## Prompt
Please output the data below exactly as given, starting at its first line and stopping after the line that contains "step | setup".

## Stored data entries

--- START ---

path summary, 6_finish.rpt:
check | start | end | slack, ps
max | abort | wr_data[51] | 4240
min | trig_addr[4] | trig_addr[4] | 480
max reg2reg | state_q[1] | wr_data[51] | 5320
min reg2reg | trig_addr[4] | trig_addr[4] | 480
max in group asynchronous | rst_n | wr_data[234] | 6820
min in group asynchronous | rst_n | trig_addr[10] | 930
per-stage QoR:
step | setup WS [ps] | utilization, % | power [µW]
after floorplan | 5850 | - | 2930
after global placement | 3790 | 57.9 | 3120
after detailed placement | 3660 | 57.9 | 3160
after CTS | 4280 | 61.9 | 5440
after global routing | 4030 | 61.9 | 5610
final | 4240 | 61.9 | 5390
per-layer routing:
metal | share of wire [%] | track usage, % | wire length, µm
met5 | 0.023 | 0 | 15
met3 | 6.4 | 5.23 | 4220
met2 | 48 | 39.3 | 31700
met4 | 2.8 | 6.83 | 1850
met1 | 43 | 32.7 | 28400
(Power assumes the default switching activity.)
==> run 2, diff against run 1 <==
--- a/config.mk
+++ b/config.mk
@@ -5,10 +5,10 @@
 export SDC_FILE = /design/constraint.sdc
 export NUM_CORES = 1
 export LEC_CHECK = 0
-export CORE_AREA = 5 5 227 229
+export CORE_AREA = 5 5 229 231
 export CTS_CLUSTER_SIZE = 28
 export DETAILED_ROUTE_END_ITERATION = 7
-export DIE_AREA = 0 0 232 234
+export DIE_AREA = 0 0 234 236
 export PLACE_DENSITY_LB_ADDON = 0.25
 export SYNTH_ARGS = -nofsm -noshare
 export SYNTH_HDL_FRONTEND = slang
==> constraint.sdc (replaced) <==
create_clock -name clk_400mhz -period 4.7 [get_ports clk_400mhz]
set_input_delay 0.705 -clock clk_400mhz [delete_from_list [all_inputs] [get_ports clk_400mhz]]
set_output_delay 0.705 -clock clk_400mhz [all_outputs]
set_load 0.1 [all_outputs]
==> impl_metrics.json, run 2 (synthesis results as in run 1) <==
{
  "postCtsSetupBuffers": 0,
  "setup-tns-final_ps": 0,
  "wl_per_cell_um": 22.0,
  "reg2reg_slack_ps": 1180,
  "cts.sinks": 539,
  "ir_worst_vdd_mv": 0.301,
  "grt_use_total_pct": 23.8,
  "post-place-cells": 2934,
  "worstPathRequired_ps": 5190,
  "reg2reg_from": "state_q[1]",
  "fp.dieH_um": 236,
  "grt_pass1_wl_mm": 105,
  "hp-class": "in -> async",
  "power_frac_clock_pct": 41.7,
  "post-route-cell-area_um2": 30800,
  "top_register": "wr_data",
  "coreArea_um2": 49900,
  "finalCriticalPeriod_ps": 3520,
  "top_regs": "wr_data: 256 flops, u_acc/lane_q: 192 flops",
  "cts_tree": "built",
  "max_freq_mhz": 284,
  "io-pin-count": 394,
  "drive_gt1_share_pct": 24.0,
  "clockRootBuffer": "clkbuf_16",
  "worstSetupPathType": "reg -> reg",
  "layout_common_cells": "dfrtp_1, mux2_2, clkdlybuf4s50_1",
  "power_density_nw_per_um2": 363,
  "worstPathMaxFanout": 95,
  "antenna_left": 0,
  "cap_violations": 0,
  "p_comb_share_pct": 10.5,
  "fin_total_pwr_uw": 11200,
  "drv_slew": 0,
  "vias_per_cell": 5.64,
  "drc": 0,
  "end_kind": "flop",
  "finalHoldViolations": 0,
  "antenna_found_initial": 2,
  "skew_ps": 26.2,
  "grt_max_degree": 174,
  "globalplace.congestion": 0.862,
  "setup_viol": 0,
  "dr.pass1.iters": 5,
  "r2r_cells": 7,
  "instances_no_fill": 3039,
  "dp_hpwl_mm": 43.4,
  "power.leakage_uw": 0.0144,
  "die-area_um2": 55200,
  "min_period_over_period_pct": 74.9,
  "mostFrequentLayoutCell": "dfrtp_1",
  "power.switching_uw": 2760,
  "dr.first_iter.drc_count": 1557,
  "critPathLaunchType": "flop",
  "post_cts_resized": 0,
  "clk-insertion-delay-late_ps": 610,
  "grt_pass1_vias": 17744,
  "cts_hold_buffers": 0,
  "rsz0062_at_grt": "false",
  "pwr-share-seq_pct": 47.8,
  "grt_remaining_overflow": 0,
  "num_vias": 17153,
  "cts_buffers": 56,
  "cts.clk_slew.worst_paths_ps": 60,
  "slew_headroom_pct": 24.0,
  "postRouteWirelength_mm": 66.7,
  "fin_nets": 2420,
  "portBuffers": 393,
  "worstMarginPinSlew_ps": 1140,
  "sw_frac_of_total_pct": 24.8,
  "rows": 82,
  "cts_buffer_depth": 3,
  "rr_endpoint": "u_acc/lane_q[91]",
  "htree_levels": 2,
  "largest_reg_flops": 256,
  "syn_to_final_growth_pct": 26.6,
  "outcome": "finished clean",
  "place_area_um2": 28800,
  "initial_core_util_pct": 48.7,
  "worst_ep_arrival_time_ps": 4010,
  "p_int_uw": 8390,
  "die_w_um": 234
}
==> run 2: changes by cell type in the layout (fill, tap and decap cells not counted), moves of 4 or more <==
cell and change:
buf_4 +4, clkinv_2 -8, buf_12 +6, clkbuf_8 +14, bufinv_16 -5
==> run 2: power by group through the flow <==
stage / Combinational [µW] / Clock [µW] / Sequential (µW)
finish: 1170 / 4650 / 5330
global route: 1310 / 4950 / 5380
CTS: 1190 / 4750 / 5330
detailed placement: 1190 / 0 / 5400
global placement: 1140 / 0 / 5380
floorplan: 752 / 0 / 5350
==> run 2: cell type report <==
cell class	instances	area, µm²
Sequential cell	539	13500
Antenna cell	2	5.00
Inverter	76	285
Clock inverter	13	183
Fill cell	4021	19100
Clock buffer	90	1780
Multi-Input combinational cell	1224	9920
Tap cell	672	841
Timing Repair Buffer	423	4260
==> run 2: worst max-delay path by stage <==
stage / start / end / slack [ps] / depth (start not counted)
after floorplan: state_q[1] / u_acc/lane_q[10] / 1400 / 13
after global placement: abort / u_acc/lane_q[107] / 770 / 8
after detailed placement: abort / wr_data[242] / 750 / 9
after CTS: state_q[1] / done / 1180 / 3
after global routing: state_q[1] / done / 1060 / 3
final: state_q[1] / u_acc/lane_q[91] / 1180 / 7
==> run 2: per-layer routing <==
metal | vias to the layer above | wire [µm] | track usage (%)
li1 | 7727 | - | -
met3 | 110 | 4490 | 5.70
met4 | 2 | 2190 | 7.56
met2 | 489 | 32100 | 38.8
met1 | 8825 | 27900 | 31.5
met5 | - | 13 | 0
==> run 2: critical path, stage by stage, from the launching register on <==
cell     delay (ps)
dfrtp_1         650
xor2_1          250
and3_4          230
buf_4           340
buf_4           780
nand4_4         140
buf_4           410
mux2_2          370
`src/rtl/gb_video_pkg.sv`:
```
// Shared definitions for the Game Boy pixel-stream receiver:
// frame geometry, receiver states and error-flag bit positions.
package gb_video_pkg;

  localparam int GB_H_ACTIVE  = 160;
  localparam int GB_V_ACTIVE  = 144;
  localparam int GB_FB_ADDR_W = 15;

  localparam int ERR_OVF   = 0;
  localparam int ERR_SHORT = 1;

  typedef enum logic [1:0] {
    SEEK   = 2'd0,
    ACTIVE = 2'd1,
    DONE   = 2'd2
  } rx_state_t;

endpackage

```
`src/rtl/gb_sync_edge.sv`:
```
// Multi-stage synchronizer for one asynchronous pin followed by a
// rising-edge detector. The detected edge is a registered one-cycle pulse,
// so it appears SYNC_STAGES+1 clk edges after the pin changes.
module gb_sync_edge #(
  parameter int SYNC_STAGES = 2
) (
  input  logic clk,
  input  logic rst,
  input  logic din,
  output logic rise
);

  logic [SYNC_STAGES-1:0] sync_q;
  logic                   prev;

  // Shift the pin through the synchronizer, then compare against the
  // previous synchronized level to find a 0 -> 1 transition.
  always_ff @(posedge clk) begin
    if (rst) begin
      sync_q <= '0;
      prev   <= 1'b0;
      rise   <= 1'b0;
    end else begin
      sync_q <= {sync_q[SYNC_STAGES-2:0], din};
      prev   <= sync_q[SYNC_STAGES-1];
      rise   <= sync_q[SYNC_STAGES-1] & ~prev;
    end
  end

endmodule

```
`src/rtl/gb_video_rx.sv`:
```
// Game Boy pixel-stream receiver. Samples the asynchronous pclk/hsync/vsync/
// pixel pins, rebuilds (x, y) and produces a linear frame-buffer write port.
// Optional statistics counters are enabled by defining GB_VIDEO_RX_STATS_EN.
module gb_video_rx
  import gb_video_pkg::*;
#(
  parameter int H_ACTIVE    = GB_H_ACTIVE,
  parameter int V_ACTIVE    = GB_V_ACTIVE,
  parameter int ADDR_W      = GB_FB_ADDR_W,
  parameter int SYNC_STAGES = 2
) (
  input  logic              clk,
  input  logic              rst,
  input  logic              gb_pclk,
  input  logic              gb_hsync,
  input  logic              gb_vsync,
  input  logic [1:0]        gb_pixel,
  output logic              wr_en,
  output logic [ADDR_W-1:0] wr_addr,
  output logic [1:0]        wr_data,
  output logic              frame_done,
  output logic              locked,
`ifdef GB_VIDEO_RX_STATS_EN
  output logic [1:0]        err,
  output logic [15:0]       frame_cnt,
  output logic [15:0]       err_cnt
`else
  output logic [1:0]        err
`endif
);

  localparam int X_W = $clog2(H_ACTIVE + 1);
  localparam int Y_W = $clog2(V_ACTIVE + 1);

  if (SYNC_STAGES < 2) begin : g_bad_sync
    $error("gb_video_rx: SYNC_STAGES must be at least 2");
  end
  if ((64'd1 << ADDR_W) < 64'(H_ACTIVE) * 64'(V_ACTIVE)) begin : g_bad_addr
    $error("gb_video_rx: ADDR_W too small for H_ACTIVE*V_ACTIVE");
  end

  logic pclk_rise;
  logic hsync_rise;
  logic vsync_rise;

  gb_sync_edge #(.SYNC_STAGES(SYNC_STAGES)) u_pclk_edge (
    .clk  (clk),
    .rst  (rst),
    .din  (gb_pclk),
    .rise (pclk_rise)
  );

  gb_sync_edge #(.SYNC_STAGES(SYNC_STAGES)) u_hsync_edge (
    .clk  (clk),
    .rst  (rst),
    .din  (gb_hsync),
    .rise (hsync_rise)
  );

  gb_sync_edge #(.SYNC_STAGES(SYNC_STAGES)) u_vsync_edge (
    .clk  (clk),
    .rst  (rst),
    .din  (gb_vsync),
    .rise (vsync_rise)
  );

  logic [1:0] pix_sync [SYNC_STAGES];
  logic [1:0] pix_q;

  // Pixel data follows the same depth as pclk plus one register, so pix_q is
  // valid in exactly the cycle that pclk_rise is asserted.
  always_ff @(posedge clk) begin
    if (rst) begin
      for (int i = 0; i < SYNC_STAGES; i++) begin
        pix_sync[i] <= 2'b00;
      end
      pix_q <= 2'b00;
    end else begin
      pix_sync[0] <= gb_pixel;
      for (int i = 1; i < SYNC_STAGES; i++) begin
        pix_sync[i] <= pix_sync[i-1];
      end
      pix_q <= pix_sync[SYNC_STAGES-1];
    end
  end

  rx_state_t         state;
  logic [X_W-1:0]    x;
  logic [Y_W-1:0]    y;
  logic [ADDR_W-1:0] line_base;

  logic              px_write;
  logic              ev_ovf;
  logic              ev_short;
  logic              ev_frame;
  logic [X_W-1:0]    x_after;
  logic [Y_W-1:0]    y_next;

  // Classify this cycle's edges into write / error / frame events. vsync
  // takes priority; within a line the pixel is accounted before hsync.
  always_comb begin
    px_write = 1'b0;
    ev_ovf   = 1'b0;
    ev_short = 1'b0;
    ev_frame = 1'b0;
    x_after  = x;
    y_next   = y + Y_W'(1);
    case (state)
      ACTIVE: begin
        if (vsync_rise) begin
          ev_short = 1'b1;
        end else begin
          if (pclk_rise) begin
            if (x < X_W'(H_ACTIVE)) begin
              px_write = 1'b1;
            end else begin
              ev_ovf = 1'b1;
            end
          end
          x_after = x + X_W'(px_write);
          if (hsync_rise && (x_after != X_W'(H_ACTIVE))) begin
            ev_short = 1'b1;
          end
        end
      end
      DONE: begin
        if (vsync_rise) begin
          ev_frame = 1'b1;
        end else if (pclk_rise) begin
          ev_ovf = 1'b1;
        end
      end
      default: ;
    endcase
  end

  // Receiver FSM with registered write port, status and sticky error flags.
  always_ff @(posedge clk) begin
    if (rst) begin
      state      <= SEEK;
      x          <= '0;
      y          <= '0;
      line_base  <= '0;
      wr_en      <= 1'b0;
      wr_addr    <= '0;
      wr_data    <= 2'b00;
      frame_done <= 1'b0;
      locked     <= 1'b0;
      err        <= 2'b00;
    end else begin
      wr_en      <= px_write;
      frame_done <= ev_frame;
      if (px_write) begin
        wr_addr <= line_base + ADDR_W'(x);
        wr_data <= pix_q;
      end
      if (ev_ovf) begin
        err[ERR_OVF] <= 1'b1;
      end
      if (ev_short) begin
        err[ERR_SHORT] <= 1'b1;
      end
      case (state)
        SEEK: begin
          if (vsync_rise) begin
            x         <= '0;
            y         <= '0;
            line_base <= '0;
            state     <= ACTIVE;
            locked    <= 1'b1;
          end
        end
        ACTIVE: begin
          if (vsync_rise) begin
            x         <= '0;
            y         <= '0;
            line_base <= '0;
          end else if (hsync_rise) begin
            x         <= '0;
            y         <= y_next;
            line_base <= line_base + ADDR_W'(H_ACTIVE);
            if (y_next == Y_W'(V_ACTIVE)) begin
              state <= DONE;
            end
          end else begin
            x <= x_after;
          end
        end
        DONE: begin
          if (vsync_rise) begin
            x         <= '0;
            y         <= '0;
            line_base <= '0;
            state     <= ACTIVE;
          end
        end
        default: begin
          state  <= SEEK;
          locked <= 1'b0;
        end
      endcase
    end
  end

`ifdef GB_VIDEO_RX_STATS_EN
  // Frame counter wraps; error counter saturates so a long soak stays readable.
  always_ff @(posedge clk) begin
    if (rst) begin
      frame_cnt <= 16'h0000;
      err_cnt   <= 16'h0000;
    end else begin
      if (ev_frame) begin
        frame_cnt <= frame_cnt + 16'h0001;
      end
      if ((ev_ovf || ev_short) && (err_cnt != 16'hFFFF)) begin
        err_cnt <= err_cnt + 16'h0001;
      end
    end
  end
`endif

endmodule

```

--- END ---

## Answer area
path summary, 6_finish.rpt:
check | start | end | slack, ps
max | abort | wr_data[51] | 4240
min | trig_addr[4] | trig_addr[4] | 480
max reg2reg | state_q[1] | wr_data[51] | 5320
min reg2reg | trig_addr[4] | trig_addr[4] | 480
max in group asynchronous | rst_n | wr_data[234] | 6820
min in group asynchronous | rst_n | trig_addr[10] | 930
per-stage QoR:
step | setup WS [ps] | utilization, % | power [µW]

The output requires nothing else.